→ **Your objective**: For the data below, give again exactly the lines from the one containing "global-route usage [%]" through the one containing "yosysSeqAreaShare_pct = 34.6", both ends included, and no others.

→ **Provided information**:

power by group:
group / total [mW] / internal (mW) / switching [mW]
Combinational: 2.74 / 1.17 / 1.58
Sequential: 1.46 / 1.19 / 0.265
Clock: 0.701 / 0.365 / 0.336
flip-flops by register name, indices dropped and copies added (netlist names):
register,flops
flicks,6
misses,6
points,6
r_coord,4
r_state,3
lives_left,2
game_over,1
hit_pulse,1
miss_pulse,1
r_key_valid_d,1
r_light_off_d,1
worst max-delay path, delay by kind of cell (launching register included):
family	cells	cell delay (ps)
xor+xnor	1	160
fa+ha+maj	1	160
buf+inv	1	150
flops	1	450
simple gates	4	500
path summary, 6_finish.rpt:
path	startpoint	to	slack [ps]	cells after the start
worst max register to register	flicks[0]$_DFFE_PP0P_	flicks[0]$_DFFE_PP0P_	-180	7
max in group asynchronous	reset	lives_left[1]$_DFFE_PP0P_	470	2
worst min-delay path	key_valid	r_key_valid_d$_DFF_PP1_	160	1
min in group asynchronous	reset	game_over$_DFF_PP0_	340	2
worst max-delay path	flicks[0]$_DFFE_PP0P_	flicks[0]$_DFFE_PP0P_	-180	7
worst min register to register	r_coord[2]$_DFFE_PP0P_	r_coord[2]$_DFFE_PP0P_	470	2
==
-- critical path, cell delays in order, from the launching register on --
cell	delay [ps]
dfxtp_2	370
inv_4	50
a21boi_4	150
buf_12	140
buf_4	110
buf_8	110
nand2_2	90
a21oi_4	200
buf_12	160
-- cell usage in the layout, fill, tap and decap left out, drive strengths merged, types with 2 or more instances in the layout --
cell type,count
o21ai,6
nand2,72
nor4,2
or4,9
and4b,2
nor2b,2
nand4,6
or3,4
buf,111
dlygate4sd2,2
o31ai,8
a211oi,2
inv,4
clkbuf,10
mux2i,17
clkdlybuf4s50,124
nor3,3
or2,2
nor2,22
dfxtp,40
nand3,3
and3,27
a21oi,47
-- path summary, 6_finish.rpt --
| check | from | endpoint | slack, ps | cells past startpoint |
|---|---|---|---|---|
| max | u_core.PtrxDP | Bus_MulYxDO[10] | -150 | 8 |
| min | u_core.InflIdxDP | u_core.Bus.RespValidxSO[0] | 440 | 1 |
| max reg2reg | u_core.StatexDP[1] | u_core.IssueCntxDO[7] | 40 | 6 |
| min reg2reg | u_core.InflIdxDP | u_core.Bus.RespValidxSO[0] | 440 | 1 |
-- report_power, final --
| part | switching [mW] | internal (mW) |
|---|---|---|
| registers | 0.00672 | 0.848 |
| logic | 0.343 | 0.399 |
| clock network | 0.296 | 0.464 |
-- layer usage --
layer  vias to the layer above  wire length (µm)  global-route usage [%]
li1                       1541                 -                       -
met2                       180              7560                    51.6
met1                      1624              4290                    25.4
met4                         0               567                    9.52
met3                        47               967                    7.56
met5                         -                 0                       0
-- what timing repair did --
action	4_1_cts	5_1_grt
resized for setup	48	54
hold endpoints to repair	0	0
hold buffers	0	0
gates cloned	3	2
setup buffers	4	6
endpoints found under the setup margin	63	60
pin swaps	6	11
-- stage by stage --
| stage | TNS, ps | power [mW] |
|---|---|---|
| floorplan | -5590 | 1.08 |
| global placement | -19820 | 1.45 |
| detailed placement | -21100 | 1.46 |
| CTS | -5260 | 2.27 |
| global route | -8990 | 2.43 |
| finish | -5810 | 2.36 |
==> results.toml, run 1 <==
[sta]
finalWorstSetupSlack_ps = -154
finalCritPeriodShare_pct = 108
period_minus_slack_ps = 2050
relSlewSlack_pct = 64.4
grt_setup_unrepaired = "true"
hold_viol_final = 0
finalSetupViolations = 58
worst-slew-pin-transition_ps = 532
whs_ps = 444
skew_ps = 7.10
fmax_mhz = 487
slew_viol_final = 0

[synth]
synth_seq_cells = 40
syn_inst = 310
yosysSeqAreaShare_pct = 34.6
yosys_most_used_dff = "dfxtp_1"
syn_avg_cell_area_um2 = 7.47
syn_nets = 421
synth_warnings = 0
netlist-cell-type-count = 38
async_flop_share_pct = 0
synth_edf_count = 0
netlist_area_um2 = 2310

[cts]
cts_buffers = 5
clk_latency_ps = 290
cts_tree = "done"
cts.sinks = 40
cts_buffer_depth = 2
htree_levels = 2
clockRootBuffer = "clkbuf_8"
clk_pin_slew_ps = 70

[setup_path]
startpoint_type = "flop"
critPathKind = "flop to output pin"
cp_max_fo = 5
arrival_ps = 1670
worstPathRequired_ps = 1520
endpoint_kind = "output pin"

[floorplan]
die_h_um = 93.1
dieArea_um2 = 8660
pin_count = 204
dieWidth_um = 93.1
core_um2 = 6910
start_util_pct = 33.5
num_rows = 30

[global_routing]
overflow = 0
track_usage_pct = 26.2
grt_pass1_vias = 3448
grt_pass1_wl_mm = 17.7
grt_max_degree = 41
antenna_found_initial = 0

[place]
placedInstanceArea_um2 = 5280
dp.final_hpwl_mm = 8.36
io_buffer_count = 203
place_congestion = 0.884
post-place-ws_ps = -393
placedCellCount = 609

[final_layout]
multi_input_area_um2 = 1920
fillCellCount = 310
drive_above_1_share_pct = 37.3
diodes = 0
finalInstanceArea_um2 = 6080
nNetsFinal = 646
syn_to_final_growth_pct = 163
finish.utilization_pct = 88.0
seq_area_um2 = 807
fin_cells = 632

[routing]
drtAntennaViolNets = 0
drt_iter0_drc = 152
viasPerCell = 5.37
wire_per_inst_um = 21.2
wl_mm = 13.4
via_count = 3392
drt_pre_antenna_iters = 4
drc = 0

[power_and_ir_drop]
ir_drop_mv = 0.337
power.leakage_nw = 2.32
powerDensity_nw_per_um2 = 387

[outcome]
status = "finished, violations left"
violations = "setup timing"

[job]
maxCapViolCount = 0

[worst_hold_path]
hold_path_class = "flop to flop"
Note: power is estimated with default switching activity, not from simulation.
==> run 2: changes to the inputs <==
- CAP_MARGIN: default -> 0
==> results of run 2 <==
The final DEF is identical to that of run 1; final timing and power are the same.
--
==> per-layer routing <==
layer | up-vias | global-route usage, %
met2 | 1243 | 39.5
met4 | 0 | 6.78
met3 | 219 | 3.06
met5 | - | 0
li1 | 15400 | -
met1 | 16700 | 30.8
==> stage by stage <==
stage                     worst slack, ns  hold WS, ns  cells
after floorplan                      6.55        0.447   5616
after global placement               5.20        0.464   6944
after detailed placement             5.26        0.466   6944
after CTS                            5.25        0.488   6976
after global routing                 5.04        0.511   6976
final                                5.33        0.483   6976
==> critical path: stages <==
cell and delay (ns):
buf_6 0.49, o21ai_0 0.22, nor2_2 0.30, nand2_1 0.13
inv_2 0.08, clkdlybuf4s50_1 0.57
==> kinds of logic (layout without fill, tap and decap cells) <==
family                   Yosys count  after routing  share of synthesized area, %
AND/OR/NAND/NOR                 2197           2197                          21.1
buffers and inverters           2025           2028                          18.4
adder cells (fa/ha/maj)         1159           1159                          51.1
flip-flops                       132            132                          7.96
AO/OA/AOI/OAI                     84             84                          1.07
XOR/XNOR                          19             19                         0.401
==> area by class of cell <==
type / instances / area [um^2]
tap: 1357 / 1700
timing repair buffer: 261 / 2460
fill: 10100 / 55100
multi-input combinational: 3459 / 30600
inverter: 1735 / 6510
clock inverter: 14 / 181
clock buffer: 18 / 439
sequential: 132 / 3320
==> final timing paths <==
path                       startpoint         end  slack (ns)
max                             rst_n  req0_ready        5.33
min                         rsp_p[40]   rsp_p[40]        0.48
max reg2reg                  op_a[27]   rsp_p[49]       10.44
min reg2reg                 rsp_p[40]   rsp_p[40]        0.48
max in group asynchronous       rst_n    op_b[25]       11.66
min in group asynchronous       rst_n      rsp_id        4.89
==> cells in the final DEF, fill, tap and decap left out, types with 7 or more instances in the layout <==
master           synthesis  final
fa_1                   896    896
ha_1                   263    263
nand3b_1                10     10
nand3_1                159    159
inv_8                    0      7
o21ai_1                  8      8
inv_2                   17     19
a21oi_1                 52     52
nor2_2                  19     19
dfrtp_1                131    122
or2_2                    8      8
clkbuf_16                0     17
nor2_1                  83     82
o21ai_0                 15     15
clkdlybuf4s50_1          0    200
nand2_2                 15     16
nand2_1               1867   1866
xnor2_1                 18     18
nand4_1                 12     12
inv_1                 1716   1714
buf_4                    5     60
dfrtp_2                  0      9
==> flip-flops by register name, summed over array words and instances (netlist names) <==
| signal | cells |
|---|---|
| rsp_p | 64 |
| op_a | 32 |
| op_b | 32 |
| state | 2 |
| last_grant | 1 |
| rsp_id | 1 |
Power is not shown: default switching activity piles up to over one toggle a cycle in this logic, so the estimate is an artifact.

→ **Task response**:
layer  vias to the layer above  wire length (µm)  global-route usage [%]
li1                       1541                 -                       -
met2                       180              7560                    51.6
met1                      1624              4290                    25.4
met4                         0               567                    9.52
met3                        47               967                    7.56
met5                         -                 0                       0
-- what timing repair did --
action	4_1_cts	5_1_grt
resized for setup	48	54
hold endpoints to repair	0	0
hold buffers	0	0
gates cloned	3	2
setup buffers	4	6
endpoints found under the setup margin	63	60
pin swaps	6	11
-- stage by stage --
| stage | TNS, ps | power [mW] |
|---|---|---|
| floorplan | -5590 | 1.08 |
| global placement | -19820 | 1.45 |
| detailed placement | -21100 | 1.46 |
| CTS | -5260 | 2.27 |
| global route | -8990 | 2.43 |
| finish | -5810 | 2.36 |
==> results.toml, run 1 <==
[sta]
finalWorstSetupSlack_ps = -154
finalCritPeriodShare_pct = 108
period_minus_slack_ps = 2050
relSlewSlack_pct = 64.4
grt_setup_unrepaired = "true"
hold_viol_final = 0
finalSetupViolations = 58
worst-slew-pin-transition_ps = 532
whs_ps = 444
skew_ps = 7.10
fmax_mhz = 487
slew_viol_final = 0

[synth]
synth_seq_cells = 40
syn_inst = 310
yosysSeqAreaShare_pct = 34.6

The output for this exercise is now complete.